Od czerwca br. funkcjonariusze Komendy Miejskiej Policji w Gdyni prowadzili intensywne działania związane ze zgłoszeniami podpaleń samochodów, które miały wspólny mianownik, ukraińskie tablice rejestracyjne. Początkowo incydenty te nie były ze sobą łączone, jednak analiza materiału dowodowego pozwoliła na wyodrębnienie powtarzającego się schematu działania sprawcy.
Przełom w sprawie nastąpił, gdy policjanci zatrzymali 42-letniego mieszkańca Gdyni tuż po kolejnym podpaleniu. Mężczyzna miał przy sobie pojemniki zawierające pozostałości łatwopalnych mieszanek. Zatrzymanie nastąpiło dzięki pracy operacyjnej kryminalnych, którzy od dłuższego czasu prowadzili obserwację wytypowanej grupy podejrzanych.
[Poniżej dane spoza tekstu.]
===== config.mk =====
export PLATFORM = sky130hd
export DESIGN_NAME = nre_encoder
export DESIGN_NICKNAME = d
export VERILOG_FILES = /design/src/rtl/nre_pkg.sv /design/src/rtl/nre_replace.sv /design/src/rtl/nre_flip.sv /design/src/rtl/nre_encoder.sv
export SDC_FILE = /design/constraint.sdc
export NUM_CORES = 1
export LEC_CHECK = 0
export BUFFER_PORTS_ARGS = -buffer_cell sky130_fd_sc_hd__buf_2
export CAP_MARGIN = 20
export CORE_ASPECT_RATIO = 2
export CORE_MARGIN = 2
export CORE_UTILIZATION = 49
export DETAILED_ROUTE_END_ITERATION = 12
export PLACE_DENSITY = 0.8
export SYNTH_ARGS = -nofsm -noshare
export SYNTH_HDL_FRONTEND = slang
export SYNTH_SLANG_ARGS = --single-unit

===== constraint.sdc =====
create_clock -name clk -period 3.2 [get_ports clk]
set_input_delay 0 -clock clk [delete_from_list [all_inputs] [get_ports clk]]
set_output_delay 0 -clock clk [all_outputs]
set_load 0.01 [all_outputs]

===== src/rtl/nre_pkg.sv =====
// Package: shared sizing helpers for the nibble replacement encoder.
// Assumes nibble width of at least 2 bits.
package nre_pkg;
    localparam int unsigned NRE_NIB_W_DEFAULT = 4;

    // Number of nibbles per word for a given nibble width.
    function automatic int unsigned nre_nib_count(input int unsigned nib_w);
        return 32'd1 << (nib_w - 1);
    endfunction
endpackage


===== src/rtl/nre_replace.sv =====
// Module: nre_replace
// Removes all-zero nibbles (positions 2..L) by moving the current head
// nibble into the vacated slot and turning the head into a pointer.
// Assumes raw_word already carries the marker bit (1) at its MSB.
// Purely combinational; a ripple chain of NIBS-1 stages.
module nre_replace #(
    parameter int unsigned NIB_W = 4,
    parameter int unsigned NIBS  = 8
) (
    input  logic [NIB_W*NIBS-1:0] raw_word,
    output logic [NIB_W*NIBS-1:0] repl_word
);
    localparam int unsigned WORD_W = NIB_W * NIBS;
    localparam int unsigned PTR_W  = NIB_W - 1;

    logic [NIB_W-1:0] head [NIBS];

    assign head[0] = raw_word[WORD_W-1 -: NIB_W];

    generate
        for (genvar i = 1; i < NIBS; i++) begin : g_stage
            logic [NIB_W-1:0] nib;
            logic             is_zero;
            assign nib     = raw_word[WORD_W-1-i*NIB_W -: NIB_W];
            assign is_zero = (nib == '0);
            // Slot takes old head when zero; head becomes pointer to slot.
            assign repl_word[WORD_W-1-i*NIB_W -: NIB_W] = is_zero ? head[i-1] : nib;
            assign head[i] = is_zero ? {1'b0, PTR_W'(i)} : head[i-1];
        end
    endgenerate

    assign repl_word[WORD_W-1 -: NIB_W] = head[NIBS-1];
endmodule


===== src/rtl/nre_flip.sv =====
// Module: nre_flip
// Inverts every all-ones nibble whose left neighbour (after its own
// inversion decision) ends in 1. The first nibble sees a virtual 0.
// Purely combinational; left-to-right ripple over NIBS nibbles.
module nre_flip #(
    parameter int unsigned NIB_W = 4,
    parameter int unsigned NIBS  = 8
) (
    input  logic [NIB_W*NIBS-1:0] repl_word,
    output logic [NIB_W*NIBS-1:0] flip_word
);
    localparam int unsigned WORD_W = NIB_W * NIBS;

    logic prev_last [NIBS+1];

    assign prev_last[0] = 1'b0;

    generate
        for (genvar i = 0; i < NIBS; i++) begin : g_stage
            logic [NIB_W-1:0] nib;
            logic [NIB_W-1:0] res;
            assign nib = repl_word[WORD_W-1-i*NIB_W -: NIB_W];
            // Invert all-ones nibble that would extend a trailing 1.
            assign res = ((nib == '1) && prev_last[i]) ? ~nib : nib;
            assign flip_word[WORD_W-1-i*NIB_W -: NIB_W] = res;
            assign prev_last[i+1] = res[0];
        end
    endgenerate
endmodule


===== src/rtl/nre_encoder.sv =====
// Module: nre_encoder (top)
// Accepts one block of n-1 user bits per handshake, prepends the marker
// bit, runs replacement then inversion, and holds the n-bit result in a
// single output register until the consumer takes it.
// Assumes: synchronous active-low reset; in_data stable while offered.
module nre_encoder #(
    parameter int unsigned NIB_W  = nre_pkg::NRE_NIB_W_DEFAULT,
    localparam int unsigned NIBS   = nre_pkg::nre_nib_count(NIB_W),
    localparam int unsigned WORD_W = NIB_W * NIBS
) (
    input  logic              clk,
    input  logic              rst_n,
    input  logic              in_valid,
    output logic              in_ready,
    input  logic [WORD_W-2:0] in_data,
    output logic              out_valid,
    input  logic              out_ready,
    output logic [WORD_W-1:0] out_data
);
    logic [WORD_W-1:0] raw_word;
    logic [WORD_W-1:0] repl_word;
    logic [WORD_W-1:0] enc_word;
    logic              take;

    assign raw_word = {1'b1, in_data};

    nre_replace #(.NIB_W(NIB_W), .NIBS(NIBS)) u_replace (
        .raw_word (raw_word),
        .repl_word(repl_word)
    );

    nre_flip #(.NIB_W(NIB_W), .NIBS(NIBS)) u_flip (
        .repl_word(repl_word),
        .flip_word(enc_word)
    );

    assign in_ready = !out_valid || out_ready;
    assign take     = in_valid && in_ready;

    // Output slot: load on accept, clear on drain.
    always_ff @(posedge clk) begin
        if (!rst_n) begin
            out_valid <= 1'b0;
            out_data  <= '0;
        end else if (take) begin
            out_valid <= 1'b1;
            out_data  <= enc_word;
        end else if (out_ready) begin
            out_valid <= 1'b0;
        end
    end

    // Reset leaves the slot empty.
    assert_reset_empty_R9: assert property (@(posedge clk)
        !rst_n |=> !out_valid);

    // Held word does not change under back-pressure.
    assert_hold_stable_R8: assert property (@(posedge clk) disable iff (!rst_n)
        out_valid && !out_ready |=> out_valid && $stable(out_data));

    // Head nibble is never zero (never inverted, never empty).
    assert_head_nonzero_R5: assert property (@(posedge clk) disable iff (!rst_n)
        out_valid |-> out_data[WORD_W-1 -: NIB_W] != '0);

    generate
        for (genvar j = 1; j < NIBS; j++) begin : g_chk
            // A zero nibble only appears right after a nibble ending in 1.
            assert_zero_after_one_R6: assert property (@(posedge clk) disable iff (!rst_n)
                out_valid && out_data[WORD_W-1-j*NIB_W -: NIB_W] == '0
                |-> out_data[WORD_W-j*NIB_W]);
            // An all-ones nibble never survives after a nibble ending in 1.
            assert_ones_after_zero_R4: assert property (@(posedge clk) disable iff (!rst_n)
                out_valid && out_data[WORD_W-1-j*NIB_W -: NIB_W] == '1
                |-> !out_data[WORD_W-j*NIB_W]);
        end
    endgenerate
endmodule


==> results of run 1 <==
## repair_timing
action | in CTS | in global routing
endpoints found under the hold margin | 1 | 0
hold buffers | 1 | 0
gates resized for setup | 0 | 0
## critical path: stages
cell and delay [ns]:
buf_2 0.14, nor4_2 0.52, o21ai_1 0.22, o2bb2ai_1 0.25
or4_1 0.52, a2111o_1 0.42, a21oi_2 0.21, o21ai_1 0.13
a22o_1 0.20
## cell type report
type | count | area [um^2]
fill | 355 | 1275
multi-input combinational | 178 | 1121
sequential | 33 | 660.6
timing repair buffer | 73 | 380.4
clock buffer | 7 | 86.33
tap | 49 | 61.31
inverter | 6 | 22.52
## power breakdown
part           total, W  internal, W  switching [W]  leakage [nW]
combinational  0.000218    0.0000894       0.000129         0.691
sequential     0.000453     0.000440      0.0000129         0.272
clock          0.000314     0.000171       0.000144        0.0443
total          0.000985     0.000700       0.000285          1.01
## worst paths after layout
check                              end  slack (ns)  cells after the start
max reg2reg  out_data[25]$_SDFFE_PN0P_        1.81                      5
min          out_data[13]$_SDFFE_PN0P_        0.04                      3
max           out_data[6]$_SDFFE_PN0P_        0.76                      9
min reg2reg  out_data[27]$_SDFFE_PN0P_        0.46                      2
## cells in the mapped netlist (all sizes together), types with 2 or more instances
| master | n |
|---|---|
| a21boi | 6 |
| a21oi | 26 |
| a22o | 4 |
| a31o | 2 |
| a31oi | 9 |
| a32o | 6 |
| and2 | 7 |
| and3 | 2 |
| buf | 2 |
| clkbuf | 9 |
| dfxtp | 33 |
| inv | 6 |
| nand2 | 17 |
| nand3 | 5 |
| nor2 | 19 |
| nor2b | 9 |
| nor3 | 12 |
| nor4 | 9 |
| o21ai | 12 |
| o22ai | 2 |
| o2bb2ai | 2 |
| o31ai | 3 |
| or3 | 6 |
| or4 | 9 |
## through the flow
stage / cells / setup WS [ns] / utilization
2_1_floorplan: 228 / 0.9238 / -
3_3_place_gp: 338 / 0.5574 / 0.6198
3_5_place_dp: 338 / 0.5007 / 0.6198
4_1_cts: 346 / 0.7706 / 0.6465
5_1_grt: 346 / 0.5768 / 0.6465
6_report: 346 / 0.7606 / 0.6465
## cell families after synthesis
logic type      after synthesis  synth area share
flops                        33            0.3575
compound gates               80            0.3040
buf+inv                      17           0.03588
simple gates                 98            0.3026
## routing by layer
| metal | wire, um | global-route usage |
|---|---|---|
| met5 | 0 | 0 |
| met4 | 200 | 0.1412 |
| met3 | 251 | 0.04800 |
| met2 | 2810 | 0.4313 |
| met1 | 1857 | 0.2854 |
## state kept, by name (all words and copies together), names as in the netlist
name,count
out_data,32
out_valid,1
==> run metrics, run 1 <==
most frequent cells in the layout=buf_2, dfxtp_1, a21oi_1; Congestion Overflow GR=0; antenna-violating nets left=0; final worst clock skew=0.004182 ns; Yosys reg bits=33; WS Path Type=in2reg; I/O Buffers=68; Unique masters post-synth=43; clk sinks=33; via count=2056; dpl hpwl=4.141 mm; layout cells sized above 1=0.3165; worst ir drop on vdd=0.2803 mV; sequential share of the synthesized area=0.3575; prevailing post-synth register cell=dfxtp_1; Hold Crit Class=in2reg; chip width=47.43 um; Worst EP required=3.37 ns; ys async rst share=0; Clk Latency, worst-skew pair=0.27 ns; Setup crit start kind=input port; Max Fclk=409.9 MHz; Syn Area/Cell=8.105 um^2; CP max FO=6; maxcap violations=0; CTS buffer count=5; vias in the first global route=1936; Routed WL=5.119 mm; antenna cell count=0; WL per Instance=14.79 um; drt via density=5.942; launching point of the worst reg2reg path=out_valid$_SDFFE_PN0P_; Final Hold Fails=0; Worst-Margin Slew=0.7022 ns; initial antenna violation count=0; cell type with the highest aggregate area in the netlist=dfxtp_1; Row Count=31; # DRC=0; die height=90.85 um; Root Driver=clkbuf_8; IO Count=69; Power Dens Cells=422.5 nW/um^2; Post-synth EDFFs=0; largest net degree at the start of global routing=30; syn_nets=263; placed inst area=2236 um^2; leakage power=1.007 nW; Hold Startpoint=in_data[13]; synthesis-to-finish area growth=26.20%; post-route cell area=2332 um^2; Initial Utilization=0.5123; most common cell after layout, fill and taps aside=buf_2; gate count of the mapped netlist=228; Tcrit/Tclk final=0.7623; Synth area leaders=dfxtp_1, a21oi_1, nor2_1; Arr. time, crit path=2.61 ns; Longest Clk Path Bufs=2; Core Region=3607 um^2; post-route minimum period=2.439 ns; Initial DRT Pass Iterations=4; Tot Pwr=0.0009853 W; share of the synthesized area in the top cell type=0.3575; clk slew on worst S/H paths=0.07 ns; run status=completed; CP startpoint=in_data[24]; unrepaired setup endpoints after global routing=no; setup bufs post-CTS=0; Synth warnings=0; nets@finish=332; setup TNS=0 ns; CP Capture Type=flop; global-route wire length before repair=8.362 mm; H-tree depth=2; # setup viols final=0; routability cong.=0.9708; die area=4309 um^2; Max-Slew Margin vs Limit=0.5283; max-slew violations=0; Initial DRC Count=54; synthesized area=1848 um^2; CTS tree=yes; Fin Hold WS=0.03678 ns; GR Util All Layers=0.2594
(Power assumes the default switching activity.)
==> run 2, diff against run 1 <==
- ABC_AREA: not set -> 1
- CORE_UTILIZATION: 49 -> 50
- clock period: 3.2 -> 2.45 ns (I/O delays scaled with it)
==> run metrics, run 2 <==
nets@finish=375; Critical Path Most Common Cell=nand2_4; Syn Area/Cell=7.281 um^2; slowest CP cell=nor2_1; CTS tree=yes; CP startpoint=in_data[25]; launching point of the worst reg2reg path=out_valid$_SDFFE_PN0P_; CP max FO=8; placed cells=384; dpl hpwl=4.178 mm; Yosys reg bits=33; run status=completed; met2 GRT Util=0.4931; die area=4495 um^2; syn_nets=306; Initial DRT Pass Iterations=5; most frequent cell after synthesis=nand2_1; post-CTS sizing=0; Final Hold Fails=0; Congestion Overflow GR=0; IO Count=69; Layout fillers=368; Final Non-Filler Cells=392; initial antenna violation count=0; H-tree depth=2; routability cong.=0.8823; antenna-violating nets left=0; cell type with the highest aggregate area in the netlist=dfxtp_1; Power Dens Cells=548.3 nW/um^2; most frequent cells in the layout=buf_2, nand2_1, a21oi_1; placed inst area=2361 um^2; pre-CTS setup slack=0.5479 ns; unrepaired setup endpoints after global routing=no; CP Capture Type=flop; Routed WL=5.231 mm; Unique masters post-synth=31; critical-path cell list=buf_2 -> nor2_1 -> nand2_4 -> nand2_4 -> nand2_2 -> nand2_4 -> nand2_4 -> nand2_4 -> nand2_4 -> nand2_4 -> nand2_2 -> nand3_4 -> nand3_4 -> nand3_4 -> nand3_4 -> nand3_4 -> nand3_4 -> nand3_1 -> a21oi_1; I/O Buffers=68; commonest cells in the netlist=nand2_1, a21oi_1, inv_1; Setup WS post-layout=0.8432 ns; Max-Slew Margin vs Limit=0.5520; most common cell after layout, fill and taps aside=buf_2; setup bufs post-CTS=0; Fin Hold WS=0.01624 ns; via count=2027; met3 usage=0.04516; CP peak stage delay=0.19 ns; WS Path Type=in2reg; hold buffer count at CTS=0; biggest regs=out_data: 32 flops, out_valid: 1 flops; grt met1 use=0.2175; Synth warnings=0; Worst EP required=2.59 ns; Worst-Margin Slew=0.6712 ns; drt via density=5.171; Worst R2R Path Depth=8; Synth area leaders=dfxtp_1, nand2_1, a21oi_1; Arr. time, crit path=1.75 ns; leakage power=1.264 nW; synthesized area=1973 um^2; GRT busiest layer=met2; # setup viols final=0; WL per Instance=13.34 um; gate count of the mapped netlist=271; Hold Crit Class=in2reg; final worst clock skew=0.008070 ns; die height=92.84 um; RR Endpoint=out_data[9]$_SDFFE_PN0P_; Tcrit/Tclk final=0.6558; layout cells sized above 1=0.3372; Root Driver=clkbuf_8; maxcap violations=0; R2R setup slack=1.01 ns; Longest Clk Path Bufs=2; clk sinks=33; CTS buffer count=5; largest net degree at the start of global routing=27; max reg flops=32; share of the synthesized area in the top cell type=0.3348; antenna cell count=0; Clk Latency, worst-skew pair=0.29 ns; Post-synth EDFFs=0; Setup crit start kind=input port; Initial DRC Count=29; # DRC=0; Row Count=32; post-route cell area=2462 um^2; Max Fclk=622.4 MHz; Initial Utilization=0.5187; max-slew violations=0; vias in the first global route=1969; Setup crit end=out_data[3]$_SDFFE_PN0P_; Largest Register=out_data; setup TNS=0 ns; chip width=48.42 um; worst ir drop on vdd=0.4212 mV; synthesis-to-finish area growth=24.79%; GR Util All Layers=0.2457; global-route wire length before repair=8.549 mm; ys async rst share=0; Core Region=3804 um^2; clk slew on worst S/H paths=0.06 ns; post-route minimum period=1.607 ns; sequential share of the synthesized area=0.3348; prevailing post-synth register cell=dfxtp_1
## run 2: cell count changes after synthesis, sizes merged, moves of 7 or more
cell   previous run  this run
or4               9         0
nor4              9         1
and2              7         0
nand2            17        79
nand3             5        26
a21oi            26        38
nor3             12         2
inv               6        36
nor2b             9         0
o21ai            12        20
## run 2: final cells by class
cell class | count | area (um^2) | area share
multi-input combinational | 193 | 1139 | 0.4624
timing repair buffer | 71 | 362.8 | 0.1474
inverter | 36 | 135.1 | 0.05488
sequential | 33 | 660.6 | 0.2683
tap | 51 | 63.81 | 0.02591
clock buffer | 7 | 96.34 | 0.03913
clock inverter | 1 | 5.005 | 0.002033
## run 2: critical path, delay by kind of cell
family | cells | cell delay [ns]
and+or+nand+nor | 17 | 1.57
AOI/OAI and AO/OA | 1 | 0.06
buffers and inverters | 1 | 0.11
## run 2: layer usage
metal  wire [um]  part of all wire
met1        1766              0.34
met2        3028              0.58
met3         207             0.040
met4         228             0.044
met5           0                 0
## run 2: how the worst min path moves through the flow
stage | startpoint | to | slack [ns] | cells past startpoint
after floorplan | out_ready | in_ready | 0.13 | 2
after detailed placement | out_ready | out_valid$_SDFFE_PN0P_ | 0.31 | 4
after global routing | out_ready | out_valid$_SDFFE_PN0P_ | 0.05 | 4
after global placement | out_ready | out_valid$_SDFFE_PN0P_ | 0.30 | 4
after CTS | out_ready | out_valid$_SDFFE_PN0P_ | 0.008 | 4
final | out_ready | out_valid$_SDFFE_PN0P_ | 0.02 | 4
## run 2: kinds of logic (layout without fill, tap and decap cells)
logic type | after synthesis | count (layout) | share of synthesized area
simple gates | 128 | 128 | 0.3849
compound gates | 65 | 65 | 0.1921
buf+inv | 45 | 115 | 0.08814
flops | 33 | 33 | 0.3348
## run 2: stage by stage
step	total power, W	utilization
after floorplan	0.0007992	-
after global placement	0.0009063	0.6207
after detailed placement	0.0009112	0.6207
after CTS	0.001363	0.6474
after global routing	0.001417	0.6474
final	0.001350	0.6474
## run 2: report_power, final
part | switching, W | internal [W]
Clock | 0.000197 | 0.000254
Sequential | 0.0000179 | 0.000575
Combinational | 0.000192 | 0.000114
Total | 0.000407 | 0.000943
==> run 3, diff against run 2 <==
- clock period: 2.45 -> 1.5 ns (I/O delays scaled with it)
==> run metrics, run 3 (synthesized netlist as in run 2, its figures left out) <==
antenna cell count=0; CP peak stage delay=0.29 ns; Worst EP required=1.67 ns; placed inst area=2863 um^2; via count=2342; most common cell after layout, fill and taps aside=buf_4; Internal Dissipation=0.001577 W; combinational share of power=0.298; layout cells sized above 1=0.4927; Clk Latency, worst-skew pair=0.29 ns; hold buffer count at CTS=0; maxcap violations=0; Congestion Overflow GR=0; initial antenna violation count=0; Root Driver=clkbuf_8; clock share of power=0.283; setup TNS=0 ns; drt via density=5.080; NetSw=0.0007398 W; largest net degree at the start of global routing=18; Final Hold Fails=0; clk slew on worst S/H paths=0.07 ns; Core Region=3804 um^2; Worst R2R Path Depth=6; Critical Path Most Common Cell=nand3_4; Arr. time, crit path=1.64 ns; # DRC=0; Row Count=32; GR Util All Layers=0.2849; CTS buffer count=5; routability cong.=0.9546; sequential share of power=0.419; Setup WS post-layout=0.03004 ns; Sw Ratio=0.3194; max-slew violations=0; WL per Instance=13.81 um; vias in the first global route=2356; CTS tree=yes; Initial DRT Pass Iterations=4; Initial DRC Count=68; antenna-violating nets left=0; Longest Clk Path Bufs=2; Fin Hold WS=0.005864 ns; dpl hpwl=4.768 mm; biggest regs=out_data: 32 flops, out_valid: 1 flops; IO Count=69; leakage power=1.614 nW; Hold Crit Class=in2reg; CP Capture Type=flop; worst ir drop on vdd=0.6331 mV; max reg flops=32; # setup viols final=0; Tcrit/Tclk final=0.9800; die height=92.84 um; post-route cell area=3107 um^2; run status=completed; unrepaired setup endpoints after global routing=yes; Setup crit start kind=input port; Worst-Margin Slew=0.4401 ns; slowest CP cell=nor3b_4; clk sinks=33; post-route minimum period=1.470 ns; Max Fclk=680.3 MHz; Power Dens Cells=745.6 nW/um^2; CP max FO=5; nets@finish=444; WS Path Type=in2reg; Initial Utilization=0.5187; global-route wire length before repair=9.929 mm; Routed WL=6.368 mm; synthesis-to-finish area growth=57.45%; pre-CTS setup slack=-0.3016 ns; H-tree depth=2; chip width=48.42 um; Max-Slew Margin vs Limit=0.7052; most frequent cells in the layout=buf_4, buf_2, nand2_1; final worst clock skew=0.005572 ns; hold path cells=4; I/O Buffers=68; critical-path cell list=buf_6 -> buf_6 -> nand3b_1 -> nand2_1 -> nand2_2 -> nor3b_4 -> nand2_4 -> nand3_4 -> nand3_4 -> nand3_4 -> nand3_4 -> nand3_4 -> nand3_4 -> nand3_2 -> a21oi_1; Largest Register=out_data; die area=4495 um^2
-- run 3: cell types whose count changed in the layout (fill, tap and decap cells not counted), moves of 4 or more --
cell	change
a21oi_1	-4
buf_6	+5
nand2_1	-4
buf_4	+67
nor2_1	-4
buf_2	-4
a21oi_2	+4
-- run 3: per-layer routing --
layer	GRT usage	vias up	wire length [um]
met5	0	-	0
met4	0.1452	0	274
met3	0.03710	22	218
met2	0.5938	78	3751
met1	0.2523	1077	2124
li1	-	1165	-
-- run 3: final cells by class --
class / count / area [um^2]
clock inverter: 2 / 10.01
multi-input combinational: 193 / 1242
sequential: 33 / 660.6
clock buffer: 6 / 72.57
timing repair buffer: 140 / 922.1
tap: 51 / 63.81
fill: 246 / 696.9
inverter: 36 / 135.1
-- run 3: power groups by stage --
stage | Combinational [W] | Clock (W) | Sequential [W]
final | 0.000690 | 0.000656 | 0.000970
after global routing | 0.000750 | 0.000699 | 0.000975
after CTS | 0.000639 | 0.000656 | 0.000968
after detailed placement | 0.000633 | 0 | 0.000987
after global placement | 0.000618 | 0 | 0.000986
after floorplan | 0.000293 | 0 | 0.00102
-- run 3: repair_timing --
| action | in CTS | in global routing |
|---|---|---|
| buffers inserted | 0 | 7 |
| pin swaps | 0 | 3 |
| resized for setup | 1 | 33 |
| setup endpoints to repair | 1 | 10 |
-- run 3: worst paths after layout --
kind                                  from  slack (ns)                        end
hold reg to reg   out_data[5]$_SDFFE_PN0P_        0.46   out_data[5]$_SDFFE_PN0P_
hold / removal                   out_ready       0.006     out_valid$_SDFFE_PN0P_
setup reg to reg    out_valid$_SDFFE_PN0P_        0.19  out_data[24]$_SDFFE_PN0P_
setup / recovery               in_data[25]        0.03   out_data[3]$_SDFFE_PN0P_
-- run 3: metrics by stage --
stage / cells / power (W) / utilization
4_1_cts: 454 / 0.002264 / 0.7753
3_3_place_gp: 446 / 0.001604 / 0.7526
5_1_grt: 461 / 0.002424 / 0.8168
6_report: 461 / 0.002316 / 0.8168
3_5_place_dp: 446 / 0.001620 / 0.7526
2_1_floorplan: 271 / 0.001311 / -
-- run 3: critical path: cells and delay by family --
family          cells  cell delay, ns
simple gates       12            1.36
buf+inv             2            0.20
compound gates      1            0.06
Niebezpieczne substancje w mieszkaniu podejrzanego
W trakcie przeszukania miejsca zamieszkania zatrzymanego, z udziałem policyjnych kontrterrorystów, ujawniono liczne pojemniki z cieczami oraz substancjami chemicznymi. Według wstępnej opinii biegłego materiały te mogą stanowić improwizowane mieszaniny wybuchowe, zdolne do samozapłonu. Zgromadzone dowody wskazują, że działanie sprawcy mogło stwarzać poważne zagrożenie dla zdrowia i życia okolicznych mieszkańców.Według szacunków wartość zniszczonych pojazdów wynosi co najmniej 262 tysiące złotych. Mężczyzna usłyszał zarzuty dotyczące zniszczenia mienia, a sąd przychylił się do wniosku prokuratury i zdecydował o jego tymczasowym aresztowaniu na trzy miesiące. Za popełnione przestępstwa grozi mu do 5 lat pozbawienia wolności.
Policjanci zwracają się z apelem do świadków oraz osób, które w okresie od 12 czerwca do 14 października były poszkodowane w wyniku podpaleń pojazdów. Wszelkie informacje można przekazywać telefonicznie pod numerem 47 74 21 204. Policjanci zapewniają, że każde zgłoszenie może mieć kluczowe znaczenie dla dalszego postępowania.